Mikhailo Fédorov ha lanzado el desafío político más directo a Volodímir Zelenski desde el inicio de la invasión rusa a gran escala. El exministro ucraniano de Defensa ha reclamado celebrar elecciones presidenciales incluso mientras continúa la guerra, en un discurso difundido el martes por la noche que pone sobre la mesa uno de los dilemas más delicados de la política ucraniana: cómo preservar la democracia cuando una parte del país está ocupada y cientos de miles de personas combaten en el frente.

"La democracia no puede ser rehén de Rusia", afirmó Fedorov, de 35 años, que defiende que Ucrania debe "restaurar un proceso democrático completo" a pesar de la prolongación del conflicto. Sin mencionarlo directamente, el exministro cuestionó la gestión de Zelenski y advirtió contra un sistema en el que los nombramientos dependan más de la lealtad personal que de la competencia o de los resultados.

¿Por qué Ucrania no celebra elecciones?

Las elecciones están suspendidas en Ucrania desde la imposición de la ley marcial después de la invasión de febrero de 2022. El mandato de cinco años de Zelenski expiró formalmente en mayo de 2024, pero la continuidad institucional bajo la ley marcial ha evitado abrir un proceso electoral. Hasta ahora, tampoco había habido una presión interna significativa para celebrarlo mientras los combates continúan.

El debate, sin embargo, ha ganado intensidad después de la destitución repentina de Fedorov el mes pasado. Su salida del gobierno provocó protestas en Kyiv, en un conflicto político que también acabó con la destitución del general Oleksandr Syrskyi, con quien el exministro mantenía discrepancias. Esta semana, Zelenski ha propuesto formalmente que el ministro interino de Defensa, Yevhen Khmara, asuma el cargo de manera permanente.

Trump quiere que Zelenski celebre elecciones

La cuestión electoral también ha sido planteada por el presidente de Estados Unidos, Donald Trump, que ha reclamado anteriormente que Ucrania convoque comicios. Pero organizarlos en las actuales circunstancias comportaría enormes dificultades prácticas. Millones de ucranianos han marchado del país o han sido desplazados internamente, más de un millón de personas sirven en las fuerzas armadas y una quinta parte del territorio continúa bajo ocupación rusa.
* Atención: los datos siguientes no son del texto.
[flow/config.mk]
export PLATFORM = sky130hd
export DESIGN_NAME = Input_Wrapper
export DESIGN_NICKNAME = Input_Wrapper
export VERILOG_FILES = /design/flow/design.v
export SDC_FILE = /design/flow/constraint.sdc
export NUM_CORES = 4
export LEC_CHECK = 1
export CORE_UTILIZATION = 40
[flow/constraint.sdc]
current_design Input_Wrapper

set clk_period 2.1
set clk_io_pct 0.2

create_clock -name clk0 -period $clk_period [get_ports {clk}]

set non_clock_inputs [all_inputs -no_clocks]
set_input_delay [expr $clk_period * $clk_io_pct] -clock clk0 $non_clock_inputs
set_output_delay [expr $clk_period * $clk_io_pct] -clock clk0 [all_outputs]
[flow/design.v]
module Counter2bit (input enCnt, reset,izcnt, clk, output logic [1:0] cnt, output Co);
    assign Co = &cnt;
    always @(posedge clk or posedge reset) begin
        if (reset) cnt <= 2'b0;
        else if(izcnt) cnt <= 2'b0;
        else if (enCnt) cnt <= cnt + 1'b1;
    end
endmodule
module Dcd2to4 (input en,reset, input [1:0] in, output logic[3:0] out);
    always @(reset, en, in)begin
        out = 4'b0;
        if (reset)  out = 4'b0;
        else if(en)begin
            case(in)
                2'd0:  out = 4'b0001;
                2'd1:  out = 4'b0010;
                2'd2:  out = 4'b0100;
                2'd3:  out = 4'b1000;
                default: out = 4'b0;
            endcase
        end
        else  out = 4'b0;
    end                          
endmodule
module Register8bit (input [7:0] in, input clk, load, reset, output logic [7:0] out);
    always @(posedge clk or posedge reset) begin
        if (reset) out <= 8'b0;
        else if (load) out <= in;
    end
endmodule
module Input_Wrapper_Datapath(input encnt,izcnt,reset,load,clk, input [7:0]DataIn, 
        output [15:0] Dividend,Diviser, output Co);
    wire [1:0] cnt;
    Counter2bit counter(.enCnt(encnt), .reset(reset), .izcnt(izcnt), .clk(clk), .cnt(cnt), .Co(Co));
    wire [3:0] registers_load;
    Dcd2to4 dcd(.en(load), .reset(reset), .in(cnt), .out(registers_load));
    wire [7:0] Dividend_8bitMS, Dividend_8bitLS, Diviser_8bitMS, Diviser_8bitLS;   
    Register8bit rg1(.in(DataIn), .clk(clk), .load(registers_load[0]), .reset(reset), .out(Dividend_8bitMS));
    Register8bit rg2(.in(DataIn), .clk(clk), .load(registers_load[1]), .reset(reset), .out(Dividend_8bitLS));
    Register8bit rg3(.in(DataIn), .clk(clk), .load(registers_load[2]), .reset(reset), .out(Diviser_8bitMS));
    Register8bit rg4(.in(DataIn), .clk(clk), .load(registers_load[3]), .reset(reset), .out(Diviser_8bitLS));
    assign Dividend = {Dividend_8bitMS, Dividend_8bitLS};
    assign Diviser = {Diviser_8bitMS, Diviser_8bitLS};
endmodule
module Input_Wrapper_Controller(input ReadyForInput,StartData,Co,clk,reset,
            output logic ReadyToAccept, Start, encnt,izcnt, output load);
        typedef enum {A,B,C,D,E} states;
        states state,next_state;
        always @(posedge clk or posedge reset) begin
            if(reset) state <= A;
            else state <= next_state;
        end
        assign load = (Co || (state == B)) ? 1'b1 : 1'b0;
        always @(state, StartData, Co, ReadyForInput) begin
        {ReadyToAccept, encnt, Start, izcnt} = 0;
        case (state)
            A: begin
                next_state = StartData ? B : A;
                ReadyToAccept = 1;
            end
            B: begin
                next_state = C;
            end
            C: begin
                encnt = 1;
                next_state = Co ? D : A;
            end
            D: begin
                next_state = ReadyForInput ? E : D;
            end
            E: begin
                Start = 1;
                izcnt = 1;
                next_state = A;
            end
        endcase
    end
endmodule
module Input_Wrapper(input ReadyForInput,StartData, reset,clk, input [7:0]DataIn, 
        output [15:0] Dividend,Diviser, output ReadyToAccept, Start);
        wire encnt, izcnt, load, Co;
        Input_Wrapper_Datapath Dp(.encnt(encnt), .izcnt(izcnt), .reset(reset), .load(load), .clk(clk),
                    .DataIn(DataIn), .Dividend(Dividend), .Diviser(Diviser), .Co(Co));
        Input_Wrapper_Controller controller(.ReadyForInput(ReadyForInput), .StartData(StartData), .Co(Co), .clk(clk), .reset(reset),
         .ReadyToAccept(ReadyToAccept), .Start(Start), .encnt(encnt), .izcnt(izcnt), .load(load));
endmodule
[flow/run.sh]
#!/bin/bash
# OpenROAD 26Q1-2900-gdf79404cd8, Yosys 0.63+post, stock flow scripts
make -C /OpenROAD-flow-scripts/flow DESIGN_CONFIG=/design/flow/config.mk WORK_HOME=/design/flow/orfs finish
==> impl_metrics.toml <==
# physical design summary
[run_status]
outcome = "complete, no violations"

[placed_design]
portBuffers = 45
place_ws_ps = 199
place_congestion = 0.748
place_hpwl_microns = 2150

[synth]
yosys_area_sq_um = 1620
yosys_warnings = 4
ys_cells = 107
numSynthFlops = 40
synth_cell_types = 21
syn_avg_cell_area_sq_um = 15.1
syn-instance-count = 107
netlist_area_sq_um = 1620

[global_route]
antenna_found_initial = 0
gr-usage-all-layers = 0.163
grt_pass1_wl_microns = 5010
grt_pass1_vias = 958
grt-ovfl-total = 0
grt_start_max_net_pins = 23

[sta]
setup_viol = 0
maxSlewViolCount = 0
fin_skew_ps = 4.45
fin_ws_ps = 149
fmax_ghz = 0.513
final_hold_viol_count = 0
post-route-period-util = 0.929
whs_ps = 344
rsz0062_at_grt = "false"
unconstrained_endpoints = 6
max_slew_margin = 0.594
tightest_slew_ps = 607
unclocked_pins = 3
min_period_ps = 1950
tns_ps = 0

[critical_path]
path_depth = 2
crit_path_start_kind = "flip-flop"
r2r_end = "Dp.rg3.out[4]"
path_class = "reg -> out"
end_kind = "primary output"
path_delay_family = "flip-flops"
startpoint = "controller.state[1]"
crit_path_cell_trace = "nor3b_1, clkdlybuf4s50_1"
rr_worst_depth = 3
slowest_stage = "dfrtp_1"
crit_buf_inv = 1
critPathRequiredTime_ps = 1680
worstPathMaxFanout = 12
r2r_start = "Dp.counter.cnt[1]"
cp.arrival_ps = 1530
cp-endpoint = "Start"
slowest_delay_ps = 530
reg2reg_slack_ps = 280

[floorplanning]
coreArea_sq_um = 3770
initCoreUtil = 0.430
io_pins = 46
die_x_microns = 65.6
rows = 22
die.size.y_microns = 65.6
die-area_sq_um = 4310

[power]
power_density_nw_per_um2 = 713
leakage_nw = 0.981
peakVddDrop_mv = 0.359

[clock_tree]
cts_setup_buffers = 0
clockRootBuffer = "clkbuf_8"
hold_buffers = 0
worst_skew_pair.late_latency_ps = 280
cts_buffers = 5
cts.clk_slew.worst_paths_ps = 60
ctsLongestPathBuffers = 2
cts_max_level = 2
tritoncts = "built"

[detailed_routing]
drtIter0Drc = 39
wl_per_cell_microns = 14.6
firstDrtPassIters = 2
vias_per_cell = 4.98
wl_microns = 3020
n_antenna_cell = 0
antenna_left = 0
drcViolationCount = 0
vias = 1030

[finish]
syn_to_final_growth_pct = 38.6
layout_top_cells = "45 x clkdlybuf4s50_1, 36 x dfrtp_1, 34 x mux2_2"
lay_top_count = "clkdlybuf4s50_1"
drive_gt1_frac = 0.308

[run]
drv_cap = 0
warnings = 29

[hold_path]
hold_class = "in -> async"
==> flip-flops by register name (all words and copies together) (netlist names) <==
register / flops
Dp.rg2.out: 8
Dp.rg4.out: 8
Dp.rg3.out: 8
controller.next_state: 3
Dp.rg1.out: 8
controller.state: 3
Dp.counter.cnt: 2
==> metal layers <==
metal,GRT usage,part of all wire
met4,0.0190,0.015
met1,0.286,0.51
met2,0.216,0.42
met5,0,0
met3,0.0405,0.058
==> metrics by stage <==
| step | power [W] | utilization | instance area, sq um | cells |
|---|---|---|---|---|
| after CTS | 0.00162 | 0.595 | 2240 | 207 |
| after floorplan | 0.000847 | - | 1620 | 107 |
| after global placement | 0.000993 | 0.564 | 2130 | 199 |
| final | 0.00160 | 0.596 | 2250 | 207 |
| after global routing | 0.00169 | 0.596 | 2250 | 207 |
| after detailed placement | 0.000997 | 0.564 | 2130 | 199 |
==> area by class of cell <==
type,count,area (sq um)
Inverter,3,12.5
Clock inverter,1,30.0
Clock buffer,7,86.3
Tap cell,48,60.1
Timing Repair Buffer,47,465
Multi-Input combinational cell,61,619
Sequential cell,40,972
Fill cell,291,1530
==> synth_stat cells, drive strengths merged <==
| cell type | n | area [sq um] |
|---|---|---|
| nor2 | 2 | 7.51 |
| dlxtn | 3 | 45.0 |
| buf | 1 | 11.3 |
| a21oi | 1 | 5.00 |
| nand3b | 1 | 7.51 |
| mux2 | 34 | 383 |
| clkbuf | 2 | 7.51 |
| ha | 5 | 62.6 |
| nand2 | 3 | 11.3 |
| a22o | 4 | 35.0 |
| a221o | 1 | 10.0 |
| nor3b | 3 | 33.8 |
| o21bai | 1 | 7.51 |
| dfrtp | 37 | 926 |
| clkinv | 1 | 3.75 |
| o21a | 1 | 7.51 |
| inv | 2 | 7.51 |
| nor3 | 1 | 5.00 |
| o211ai | 3 | 37.5 |
| and3 | 1 | 6.26 |
==> timing repair <==
item,in CTS,in global routing
hold endpoints to repair,0,0
gates resized,0,1
setup endpoints to repair,0,1
==> how the worst min path moves through the flow <==
stage / startpoint / endpoint / cells past startpoint
CTS: reset / Dp.counter.cnt[1] / 2
finish: reset / Dp.counter.cnt[1] / 2
global route: reset / Dp.counter.cnt[0] / 2
==> power breakdown <==
part / leakage (nW) / switching [W] / internal (W) / total [W]
clock network: 0.0585 / 0.000234 / 0.000387 / 0.000621
registers: 0.473 / 0.0000266 / 0.000766 / 0.000792
logic: 0.449 / 0.0000432 / 0.000144 / 0.000187
total: 0.981 / 0.000304 / 0.00130 / 0.00160
==> logic make-up after synthesis <==
family | Yosys count | synth area share
mux | 34 | 0.236
simple gates | 11 | 0.0440
compound gates | 11 | 0.0633
buf+inv | 6 | 0.0185
latches | 3 | 0.0278
fa+ha+maj | 5 | 0.0386
flops | 37 | 0.571
==> worst reg2reg max path: cells and delay by family, from the launching register on <==
kind,cells,cell delay (ps)
flip-flops,1,450
multiplexers,1,410
adder cells (fa/ha/maj),1,300
AND-OR/OR-AND,1,550
Power is estimated from default activity; no workload was simulated.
Además, los bombardeos rusos dificultarían garantizar la seguridad de los electores y de los centros de votación.

Las encuestas ayudan a explicar, a la vez, por qué el debate puede tener consecuencias políticas. Un sondeo reciente situaba a Fédorov en tercer lugar en una primera vuelta, con un 13,1% de los votos, detrás de Zelenski, con un 22,3%, y del excomandante en jefe de las fuerzas armadas Valeri Zaluzhni, actual embajador en el Reino Unido, con un 21,4%. En una eventual segunda vuelta, sin embargo, Fedorov y Zaluzhni derrotarían a Zelenski según el mismo estudio.

El analista político ucraniano Artem Bronzhukov resume la contradicción: una parte importante de la sociedad considera necesarias las elecciones, pero prefiere celebrarlas cuando acabe la fase más intensa de la guerra. Ucrania, dice, sigue siendo una "democracia en guerra", y las protestas contra el Govern son también una prueba.

La reclamación de Fédorov, por lo tanto, no implica que unas elecciones sean inminentes. Pero abre una disputa política que hasta ahora había quedado subordinada a la supervivencia militar del país: ¿hasta qué punto puede Ucrania defender sus valores democráticos sin exponerlos aún más a los efectos de la guerra?